Bordeaux n'est pas seulement la ville d'Alain Juppé. Bordeaux - et sa région - est aussi connue pour son pinard et compte une bonne flopée de groupes metal. On peut facilement citer OTARGOS, GOROD, ou plus récemment SIMPLICITY, pour faire court, mais la preuve est que cette ville dispose d'une forte concentration de formations intéressantes, et de qualité. CENESTHESIE, qui se traduit du Grec ancien par "sensibilité commune", débarque avec son premier album, et ne vient en aucun cas ternir toute l'éloge que je viens de balancer sur leur bled. Non. Car après une démo datant de 2008 et un EP sorti en 2011, CENESTHESIE vient ajouter sa pierre à l'édifice en balançant un premier opus foutrement efficace.
Eux, leur truc, c'est un terrible mix entre post-hardcore, djent, death, et math-core sa race. C'est sombre, violent, lourd, idéal pour te faire fermer ton claque merde si tu oses balancer que la journée a bien commencé. Avec "Visceral" CENESTHESIE réussit à créer une ambiance foutrement puissante et menaçante. La construction des riffs décousus, balancés sur des rythmes lourds et perçants, transforme les 11 titres de l'album en instant viscéral. Le chant, bien énervé - quoiqu'un peu trop étouffé - amène une couche de plus au sentiment haineux de "Visceral" en déclamant des lyrics violentes et emplies de rage.

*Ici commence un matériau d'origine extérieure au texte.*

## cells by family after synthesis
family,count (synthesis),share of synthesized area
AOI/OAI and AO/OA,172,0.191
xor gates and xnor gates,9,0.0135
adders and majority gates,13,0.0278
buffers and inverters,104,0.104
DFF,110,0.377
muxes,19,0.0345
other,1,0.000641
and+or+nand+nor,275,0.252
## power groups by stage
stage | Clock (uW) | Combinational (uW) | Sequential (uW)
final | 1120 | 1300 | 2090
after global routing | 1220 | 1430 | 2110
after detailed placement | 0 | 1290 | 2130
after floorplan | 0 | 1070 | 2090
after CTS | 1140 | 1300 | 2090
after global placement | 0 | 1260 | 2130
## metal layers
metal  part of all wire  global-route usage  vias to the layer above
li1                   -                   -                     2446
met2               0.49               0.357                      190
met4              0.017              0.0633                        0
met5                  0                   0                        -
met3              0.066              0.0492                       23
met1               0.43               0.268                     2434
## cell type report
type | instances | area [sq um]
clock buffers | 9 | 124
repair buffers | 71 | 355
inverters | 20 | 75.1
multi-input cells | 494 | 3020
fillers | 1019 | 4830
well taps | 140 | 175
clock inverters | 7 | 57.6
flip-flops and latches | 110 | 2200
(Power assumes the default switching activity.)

Résolument vénère, la musique de CENESTHESIE reste cependant cohérente et se construit sous de multiples facettes. La fureur du death côtoie sans soucis le riffing barré du djent en empruntant l'écrasante lourdeur du post-hardcore pour un résultat fort en chocolat qui laisse pas mal de séquelles. Durant quasiment 1h pilepoil, nos cinq Bordelais s'en donnent à cœur sur les 11 morceaux de "Visceral" et nous offrent une bonne démonstration de violence maîtrisée. Une violence qui laisse souvent la place à des instants plus ambiancés, mais baignant tout de même dans un style lourd et oppressant qui ne déroge pas au le fil conducteur de l'album.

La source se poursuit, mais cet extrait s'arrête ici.